Excerpted records =>
- - - - -

What follows belongs to an exercise in optimizing a design on an open flow for small area, a short achievable clock period and few clock cycles; a production flow would make more cautious choices. Only simulation tests tie the RTL to the original design; equivalence was not proved. No activity file was given, so power comes from the tool's default toggle rates.

`flow/design.v`:
```
package row_accum_pkg;
    localparam int VAL_W      = 32;
    localparam int ROW_W      = 16;
    localparam int COL_W      = 5;
    localparam int NBANK      = 4;
    localparam int BANK_DEPTH = 8;
    localparam int BANK_W     = 2;
    localparam int SLOT_W     = 3;
    localparam int NCOL       = NBANK * BANK_DEPTH;
    typedef logic [VAL_W-1:0]  val_t;
    typedef logic [ROW_W-1:0]  row_t;
    typedef logic [COL_W-1:0]  col_t;
    typedef logic [BANK_W-1:0] bank_t;
    typedef logic [SLOT_W-1:0] slot_t;
    typedef logic [BANK_DEPTH-1:0] bitmap_t;
    typedef enum logic [1:0] {
        FILL  = 2'd0,
        START = 2'd1,
        MERGE = 2'd2
    } fill_state_t;
endpackage
module row_accum_top (
    input  logic                 clk,
    input  logic                 rst_n,
    input  logic                 in_valid,
    output logic                 in_ready,
    input  row_accum_pkg::val_t  in_val,
    input  row_accum_pkg::row_t  in_row,
    input  row_accum_pkg::col_t  in_col,
    input  logic                 in_last,
    output logic                 out_valid,
    input  logic                 out_ready,
    output row_accum_pkg::val_t  out_val,
    output row_accum_pkg::col_t  out_col,
    output logic                 out_last,
    output logic                 row_done
);
    localparam int NCOL = row_accum_pkg::NCOL;
    localparam int VW   = row_accum_pkg::VAL_W;
    localparam int NQ   = 3;    
    localparam int NSD  = 3;    
    typedef logic [NCOL-1:0]     bmap_t;
    typedef row_accum_pkg::col_t col_t;
    typedef row_accum_pkg::val_t val_t;
    val_t mem [NCOL];
    logic                first_q;
    row_accum_pkg::row_t cur_row_q;
    logic                rdy_q;
    logic                acc;
    logic                in_new;    
    logic                in_chg;    
    assign in_ready = rdy_q;
    assign acc      = in_valid && rdy_q;
    assign in_new   = first_q || (in_row != cur_row_q);
    assign in_chg   = !first_q && (in_row != cur_row_q);
    always_ff @(posedge clk or negedge rst_n) begin
        if (!rst_n) begin
            first_q   <= 1'b1;
            cur_row_q <= '0;
        end else if (acc) begin
            first_q   <= in_last;
            cur_row_q <= in_row;
        end
    end
    logic   a_v, a_last, a_new, a_chg;
    col_t   a_col;
    bmap_t  a_oh;                     
    val_t   a_val;
    logic   s_v, s_last, s_new, s_chg;
    col_t   s_col;
    val_t   s_val;
    logic   b_v, b_last;
    col_t   b_col;
    bmap_t  b_oh;                     
    val_t   b_val, b_op, sum;
    bmap_t  bm_open;                  
    bmap_t  q [NQ];                   
    logic [NQ-1:0] qv;                
    logic [NQ-1:0] sg;                
    logic   qsp1_q, qsp2_q;           
    bmap_t  ml;                       
    logic [NSD-1:0] sd_v;
    col_t   sd_col [NSD];
    val_t   sd_val [NSD];
    logic [1:0] ecnt;
    col_t   e0_col, e1_col;
    bmap_t  e0_oh;                    
    logic   e0_last, e1_last;
    logic   e_load;
    bmap_t  dec_a, dec_e;
    val_t   rd_a, rd_e;
    bmap_t  dec_in, dec_s, dec_e1;
    always_comb begin
        dec_in = '0;
        dec_s  = '0;
        dec_e1 = '0;
        dec_in[in_col] = 1'b1;
        dec_s[s_col]   = 1'b1;
        dec_e1[e1_col] = 1'b1;
    end
    assign dec_a = a_oh;
    assign dec_e = e0_oh;
    always_comb begin
        rd_a = '0;
        rd_e = '0;
        for (int i = 0; i < NCOL; i++) begin
            rd_a = rd_a | (mem[i] & {VW{dec_a[i]}});
            rd_e = rd_e | (mem[i] & {VW{dec_e[i]}});
        end
    end
    logic           sd_has_a, sd_any_free, lock_a, move_a;
    logic [NSD-1:0] sd_alloc;
    bmap_t          b_bit, push_bits;
    logic           b_hit, fwd_a, closing_a, push_now, stall_a, adv_a, a_free;
    always_comb begin
        sd_has_a    = 1'b0;
        sd_any_free = 1'b0;
        sd_alloc    = '0;
        for (int k = 0; k < NSD; k++) begin
            if (sd_v[k] && (sd_col[k] == a_col)) sd_has_a = 1'b1;
            if (!sd_v[k] && !sd_any_free) sd_alloc[k] = 1'b1;
            if (!sd_v[k]) sd_any_free = 1'b1;
        end
    end
    always_comb begin
        b_bit = b_v ? b_oh : '0;
    end
    assign push_bits = bm_open | b_bit;
    assign b_hit     = b_v && (b_col == a_col);
    assign fwd_a     = !a_new && b_hit;
    assign closing_a = a_v && a_chg && qsp1_q;
    assign push_now  = closing_a || (b_v && b_last);
    assign lock_a    = (|(ml & a_oh)) || (push_now && ((|(bm_open & a_oh)) || b_hit));
    assign stall_a   = (lock_a && !(sd_any_free && !sd_has_a)) ||
                       (a_chg && !qsp1_q) ||
                       (a_last && (push_now ? !qsp2_q : !qsp1_q));
    assign adv_a     = a_v && !stall_a;
    assign a_free    = !a_v || adv_a;
    assign move_a    = adv_a && lock_a;
    always_ff @(posedge clk or negedge rst_n) begin
        if (!rst_n) begin
            a_v   <= 1'b0;
            s_v   <= 1'b0;
            rdy_q <= 1'b1;
        end else begin
            if (a_free) begin
                a_v   <= s_v || acc;
                s_v   <= s_v && acc;
                rdy_q <= !(s_v && acc);
            end else begin
                s_v   <= s_v || acc;
                rdy_q <= !(s_v || acc);
            end
        end
    end
    always_ff @(posedge clk) begin
        if (a_free) begin
            if (s_v) begin
                a_col <= s_col; a_oh <= dec_s; a_val <= s_val; a_last <= s_last;
                a_new <= s_new; a_chg <= s_chg;
            end else begin
                a_col <= in_col; a_oh <= dec_in; a_val <= in_val; a_last <= in_last;
                a_new <= in_new; a_chg <= in_chg;
            end
        end else if (closing_a) begin
            a_chg <= 1'b0;
        end
        if (a_free ? s_v : !s_v) begin
            s_col <= in_col; s_val <= in_val; s_last <= in_last;
            s_new <= in_new; s_chg <= in_chg;
        end
    end
    always_ff @(posedge clk or negedge rst_n) begin
        if (!rst_n) begin
            b_v <= 1'b0;
        end else begin
            b_v <= adv_a;
        end
    end
    always_ff @(posedge clk) begin
        b_col  <= a_col;
        b_oh   <= a_oh;
        b_val  <= a_val;
        b_last <= a_last;
        if (fwd_a) begin
            b_op <= sum;
        end else if (!a_new && (|(bm_open & a_oh))) begin
            b_op <= rd_a;
        end else begin
            b_op <= '0;
        end
    end
    assign sum = b_op + b_val;
    always_ff @(posedge clk) begin
        for (int i = 0; i < NCOL; i++) begin
            if (b_bit[i]) mem[i] <= sum;
        end
    end
    always_ff @(posedge clk or negedge rst_n) begin
        if (!rst_n) begin
            bm_open <= '0;
        end else if (push_now) begin
            bm_open <= '0;
        end else begin
            bm_open <= push_bits;
        end
    end
    bmap_t  q0_low, q0_rest, q0_below;
    logic   pick, pop;
    col_t   q0_col;
    bmap_t  pf [6];
    always_comb begin
        pf[0] = q[0];
        for (int k = 1; k < 6; k++) begin
            for (int i = 0; i < NCOL; i++) begin
                pf[k][i] = pf[k-1][i] | ((i >= (1 << (k - 1))) ? pf[k-1][(i >= (1 << (k - 1))) ? i - (1 << (k - 1)) : 0] : 1'b0);
            end
        end
        q0_below = {pf[5][NCOL-2:0], 1'b0};
    end
    assign q0_low   = q[0] & ~q0_below;
    assign q0_rest  = q[0] & q0_below;
    logic [NCOL-1:0] c1 [6], c2 [6], c3 [6];
    logic            q0_two;
    always_comb begin
        c1[0] = q[0];
        c2[0] = '0;
        c3[0] = '0;
        for (int k = 1; k < 6; k++) begin
            c1[k] = '0;
            c2[k] = '0;
            c3[k] = '0;
            for (int i = 0; i < (NCOL >> k); i++) begin
                c1[k][i] = c1[k-1][2*i] | c1[k-1][2*i+1];
                c2[k][i] = c2[k-1][2*i] | c2[k-1][2*i+1] | (c1[k-1][2*i] & c1[k-1][2*i+1]);
                c3[k][i] = c3[k-1][2*i] | c3[k-1][2*i+1] |
                           (c2[k-1][2*i] & c1[k-1][2*i+1]) | (c1[k-1][2*i] & c2[k-1][2*i+1]);
            end
        end
        q0_two = c2[5][0] && !c3[5][0];
    end
    logic [NCOL-1:0] p1 [6], p2 [6];
    logic            pb_one;
    always_comb begin
        p1[0] = push_bits;
        p2[0] = '0;
        for (int k = 1; k < 6; k++) begin
            p1[k] = '0;
            p2[k] = '0;
            for (int i = 0; i < (NCOL >> k); i++) begin
                p1[k][i] = p1[k-1][2*i] | p1[k-1][2*i+1];
                p2[k][i] = p2[k-1][2*i] | p2[k-1][2*i+1] | (p1[k-1][2*i] & p1[k-1][2*i+1]);
            end
        end
        pb_one = p1[5][0] && !p2[5][0];
    end
    always_comb begin
        q0_col = '0;
        for (int i = 0; i < NCOL; i++) begin
            if (q0_low[i]) q0_col = q0_col | col_t'(i);
        end
    end
    assign pick = qv[0] && (ecnt != 2'd2);
    assign pop  = pick && sg[0];
    bmap_t         qs [NQ];
    logic [NQ-1:0] qvs, sgs;
    logic          pushed;
    always_comb begin
        for (int i = 0; i < NQ; i++) begin
            if (pop) begin
                qs[i]  = (i < NQ - 1) ? q[(i < NQ - 1) ? i + 1 : i] : '0;
                qvs[i] = (i < NQ - 1) ? qv[(i < NQ - 1) ? i + 1 : i] : 1'b0;
                sgs[i] = (i < NQ - 1) ? sg[(i < NQ - 1) ? i + 1 : i] : 1'b0;
            end else if (pick && i == 0) begin
                qs[i]  = q0_rest;
                qvs[i] = qv[i];
                sgs[i] = q0_two;
            end else begin
                qs[i]  = q[i];
                qvs[i] = qv[i];
                sgs[i] = sg[i];
            end
        end
        pushed = 1'b0;
        for (int i = 0; i < NQ; i++) begin
            if (push_now && !pushed && !qvs[i]) begin
                qs[i]  = push_bits;
                qvs[i] = 1'b1;
                sgs[i] = pb_one;
                pushed = 1'b1;
            end
        end
    end
    always_ff @(posedge clk or negedge rst_n) begin
        if (!rst_n) begin
            for (int i = 0; i < NQ; i++) q[i] <= '0;
            qv <= '0;
            sg <= '0;
        end else begin
            for (int i = 0; i < NQ; i++) q[i] <= qs[i];
            qv <= qvs;
            sg <= sgs;
        end
    end
    assign qsp1_q = !qv[NQ-1];
    assign qsp2_q = !qv[NQ-2];
    assign e_load = (ecnt != 2'd0) && (!out_valid || out_ready);
    always_ff @(posedge clk or negedge rst_n) begin
        if (!rst_n) begin
            ecnt <= '0;
        end else begin
            ecnt <= ecnt + 2'(pick) - 2'(e_load);
        end
    end
    always_ff @(posedge clk) begin
        if (e_load ? (ecnt == 2'd2) : (pick && ecnt == 2'd0)) begin
            e0_col  <= (ecnt == 2'd2) ? e1_col : q0_col;
            e0_oh   <= (ecnt == 2'd2) ? dec_e1 : q0_low;
            e0_last <= (ecnt == 2'd2) ? e1_last : pop;
        end else if (e_load && pick) begin
            e0_col  <= q0_col;
            e0_oh   <= q0_low;
            e0_last <= pop;
        end
        if (pick) begin
            e1_col  <= q0_col;
            e1_last <= pop;
        end
    end
    logic [NSD-1:0] sd_hit_e;
    logic           sd_any_hit_e;
    val_t           sd_val_e;
    always_comb begin
        sd_hit_e     = '0;
        sd_any_hit_e = 1'b0;
        sd_val_e     = '0;
        for (int k = 0; k < NSD; k++) begin
            if (sd_v[k] && (sd_col[k] == e0_col)) begin
                sd_hit_e[k]  = 1'b1;
                sd_any_hit_e = 1'b1;
                sd_val_e     = sd_val_e | sd_val[k];
            end
        end
    end
    always_ff @(posedge clk or negedge rst_n) begin
        if (!rst_n) begin
            out_valid <= 1'b0;
            row_done  <= 1'b0;
        end else begin
            if (e_load) out_valid <= 1'b1;
            else if (out_ready) out_valid <= 1'b0;
            row_done <= out_valid && out_ready && out_last;
        end
    end
    always_ff @(posedge clk) begin
        if (e_load) begin
            out_col  <= e0_col;
            out_val  <= sd_any_hit_e ? sd_val_e : rd_e;
            out_last <= e0_last;
        end
    end
    bmap_t ml_next;
    always_comb begin
        ml_next = ml;
        if (push_now) ml_next = ml_next | push_bits;
        if (e_load && !sd_any_hit_e) ml_next[e0_col] = 1'b0;
        if (move_a) ml_next[a_col] = 1'b0;
    end
    always_ff @(posedge clk or negedge rst_n) begin
        if (!rst_n) begin
            sd_v <= '0;
            ml   <= '0;
        end else begin
            for (int k = 0; k < NSD; k++) begin
                if (e_load && sd_hit_e[k]) sd_v[k] <= 1'b0;
                if (move_a && sd_alloc[k] && !(e_load && (e0_col == a_col)))
                    sd_v[k] <= 1'b1;
            end
            ml <= ml_next;
        end
    end
    always_ff @(posedge clk) begin
        for (int k = 0; k < NSD; k++) begin
            if (move_a && sd_alloc[k]) begin
                sd_col[k] <= a_col;
                sd_val[k] <= b_hit ? sum : rd_a;
            end
        end
    end
endmodule
```
`flow/flow/run.sh`:
```
#!/bin/bash
set -euo pipefail
bash standard.sh SETUP_SLACK_MARGIN=6.4 finish > make_finish.log 2>&1
```
`flow/standard.sh`:
```
#!/bin/bash
# synth_recipe.tcl (not shown) runs the flow's synth.tcl, then flattens the netlist and writes it again
# the make line also repeats each setting of config.mk as NAME=value (left out here)
make -C /OpenROAD-flow-scripts/flow DESIGN_CONFIG=/design/flow/config.mk WORK_HOME=/design/flow/orfs CLKGATE_MAP_FILE= SYNTH_SCRIPT=/design/flow/synth_recipe.tcl "${@:-finish}"
```
`flow/config.mk`:
```
export PLATFORM = sky130hd
export DESIGN_NAME = row_accum_top
export DESIGN_NICKNAME = row_accum_top
export VERILOG_FILES = /design/flow/design.v
export SDC_FILE = /design/flow/constraint.sdc
export NUM_CORES = 4
export LEC_CHECK = 0
export ABC_CLOCK_PERIOD_IN_PS = 3500
export CAP_MARGIN = 20
export CELL_PAD_IN_SITES_DETAIL_PLACEMENT = 1
export CELL_PAD_IN_SITES_GLOBAL_PLACEMENT = 2
export CORE_MARGIN = 2
export CORE_UTILIZATION = 45
export CTS_CLUSTER_DIAMETER = 80
export CTS_CLUSTER_SIZE = 22
export PLACE_DENSITY = 0.55
export SETUP_SLACK_MARGIN = 5
export SLEW_MARGIN = 20
```
`flow/constraint.sdc`:
```
create_clock -name core_clock -period 10.0 [get_ports {clk}]
set_input_delay 2.0000 -clock core_clock [delete_from_list [all_inputs] [get_ports {clk}]]
set_output_delay 2.0000 -clock core_clock [all_outputs]
set_load 0.01 [all_outputs]
```
==> results of run 1 <==
==> worst max path at each step <==
stage	startpoint	to	slack [ps]	cells after the start
final	e0_oh[23]	out_val[16]	6330	5
after global routing	b_op[0]	sd_val[0][12]	6320	11
after CTS	b_val[1]	mem[27][17]	6400	10
after detailed placement	out_ready	ml[25]	5180	8
after global placement	out_ready	ml[27]	5220	8
after floorplan	a_col[1]	sd_col[1][0]	6200	8
==> layer usage <==
metal | track usage (%) | vias up | wire length [µm]
met5 | 0 | - | 41
met4 | 25.6 | 6 | 26400
met3 | 9.92 | 1080 | 39100
met2 | 59.8 | 4098 | 137000
met1 | 52.8 | 27500 | 117000
li1 | - | 20600 | -
==> final cells by class <==
class                      count  area (µm²)
antenna                        3        7.51
clock buffer                 127        2650
clock inverter                53         707
fill                       14900       75200
inverter                      57         226
multi-input combinational   3011       21100
sequential                  1625       46800
tap                         2030        2540
timing repair buffer         332        2850
timing repair inverter         3        22.5
==> placed cells by master (no fill, tap or decap), types with 22 or more instances in the layout <==
master / Yosys / final
a211oi_1: 30 / 29
a21oi_1: 123 / 119
a221oi_1: 230 / 230
a222oi_1: 33 / 33
a22o_1: 214 / 213
a22oi_1: 682 / 681
and2_2: 0 / 30
buf_4: 2 / 216
clkbuf_1: 294 / 24
clkbuf_16: 0 / 102
clkdlybuf4s50_1: 0 / 56
dfrtp_1: 192 / 191
dfxtp_1: 102 / 102
dlygate4sd2_1: 0 / 40
edfxtp_1: 1329 / 1329
ha_1: 46 / 44
inv_1: 54 / 50
mux2_2: 64 / 64
mux2i_1: 43 / 43
nand2_1: 262 / 259
nand3_1: 141 / 139
nand4_1: 196 / 196
nor2_1: 296 / 289
nor3_1: 67 / 59
nor4_1: 23 / 22
o21ai_0: 123 / 123
o21ai_1: 24 / 22
or4_1: 37 / 36
xnor2_1: 70 / 49
xor2_1: 35 / 29
==> per-stage QoR <==
| step | instance area, µm² | utilization [%] | cells | total power [mW] | setup WS [ps] |
|---|---|---|---|---|---|
| 2_1_floorplan | 69000 | - | 5070 | 17.1 | 6200 |
| 3_3_place_gp | 73000 | 48.0 | 7028 | 23.2 | 5220 |
| 3_5_place_dp | 73000 | 48.0 | 7028 | 23.4 | 5180 |
| 4_1_cts | 76700 | 50.4 | 7232 | 28.1 | 6400 |
| 5_1_grt | 76900 | 50.6 | 7238 | 29.3 | 6320 |
| 6_report | 76900 | 50.6 | 7241 | 28.8 | 6330 |
==> state kept, by name, indices dropped and copies added, names as in the netlist, 5 cells and up <==
name       count
a_col          5
mem         1024
sd_col        15
sd_val        96
a_val         32
a_oh          32
s_val         32
e1_col         5
e0_col         5
cur_row_q     16
b_oh          32
q             96
b_val         32
ml            32
b_op          32
out_col        5
s_col          5
out_val       32
e0_oh         32
b_col          5
bm_open       32
==> logic make-up after synthesis <==
kind of cell | share of synthesized area [%]
adder cells (fa/ha/maj) | 0.980
flip-flops | 67.9
AO/OA/AOI/OAI | 17.5
multiplexers | 1.67
buffers and inverters | 2.47
AND/OR/NAND/NOR | 8.19
XOR/XNOR | 1.33
==> critical path: cells and delay by family (launching register included) <==
family                 cells  cell delay, ps
and+or+nand+nor            2            1110
AOI/OAI and AO/OA          1             410
muxes                      1             410
buffers and inverters      1             520
DFF                        1             820
==> timing repair <==
item / 4_1_cts / 5_1_grt
resized for setup: 74 / 23
endpoints found under the setup margin: 515 / 462
setup buffers: 20 / 3
pin swaps: 4 / 1
gates cloned: 4 / 2
==> cell usage after synthesis, types with 8 or more instances <==
| library cell | number | area [µm²] |
|---|---|---|
| a32o_1 | 17 | 170 |
| o31ai_1 | 8 | 60.1 |
| a221oi_1 | 230 | 2010 |
| o21a_1 | 10 | 75.1 |
| nand3_1 | 141 | 706 |
| inv_1 | 54 | 203 |
| and3_1 | 13 | 81.3 |
| a21o_1 | 14 | 105 |
| nor3_1 | 67 | 335 |
| o211ai_1 | 12 | 90.1 |
| ha_1 | 46 | 576 |
| a222oi_1 | 33 | 330 |
| buf_2 | 18 | 90.1 |
| o22ai_1 | 12 | 75.1 |
| maj3_1 | 8 | 80.1 |
| buf_1 | 59 | 221 |
| a22o_1 | 214 | 1870 |
| or4_1 | 37 | 278 |
| o21ai_0 | 123 | 616 |
| o21ai_1 | 24 | 120 |
| nand4_1 | 196 | 1230 |
| mux2i_1 | 43 | 430 |
| a31oi_1 | 12 | 75.1 |
| a21oi_1 | 123 | 616 |
| nor2_1 | 296 | 1110 |
| or3_1 | 11 | 68.8 |
| nor2b_1 | 16 | 100 |
| nand2b_1 | 16 | 100 |
| mux2_2 | 64 | 721 |
| clkbuf_1 | 294 | 1100 |
| a22oi_1 | 682 | 5120 |
| nand2_1 | 262 | 983 |
| and2_1 | 45 | 282 |
| dfxtp_1 | 102 | 2040 |
| edfxtp_1 | 1329 | 39900 |
| xnor2_1 | 70 | 613 |
| dfrtp_1 | 192 | 4800 |
| xor2_1 | 35 | 307 |
| a211oi_1 | 30 | 225 |
| nor4_1 | 23 | 144 |
==> power groups by stage <==
stage	clock network (mW)	logic [mW]	registers, mW
final	4.67	12.9	11.2
after global routing	4.90	13.0	11.3
after CTS	4.68	12.2	11.2
after detailed placement	0	12.0	11.4
after global placement	0	11.9	11.4
after floorplan	0	6.22	10.9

- - - - -

Work task => Read the data above and pull out each line that holds the string "usage".

Finished exercise =>
==> layer usage <==
metal | track usage (%) | vias up | wire length [µm]
==> cell usage after synthesis, types with 8 or more instances <==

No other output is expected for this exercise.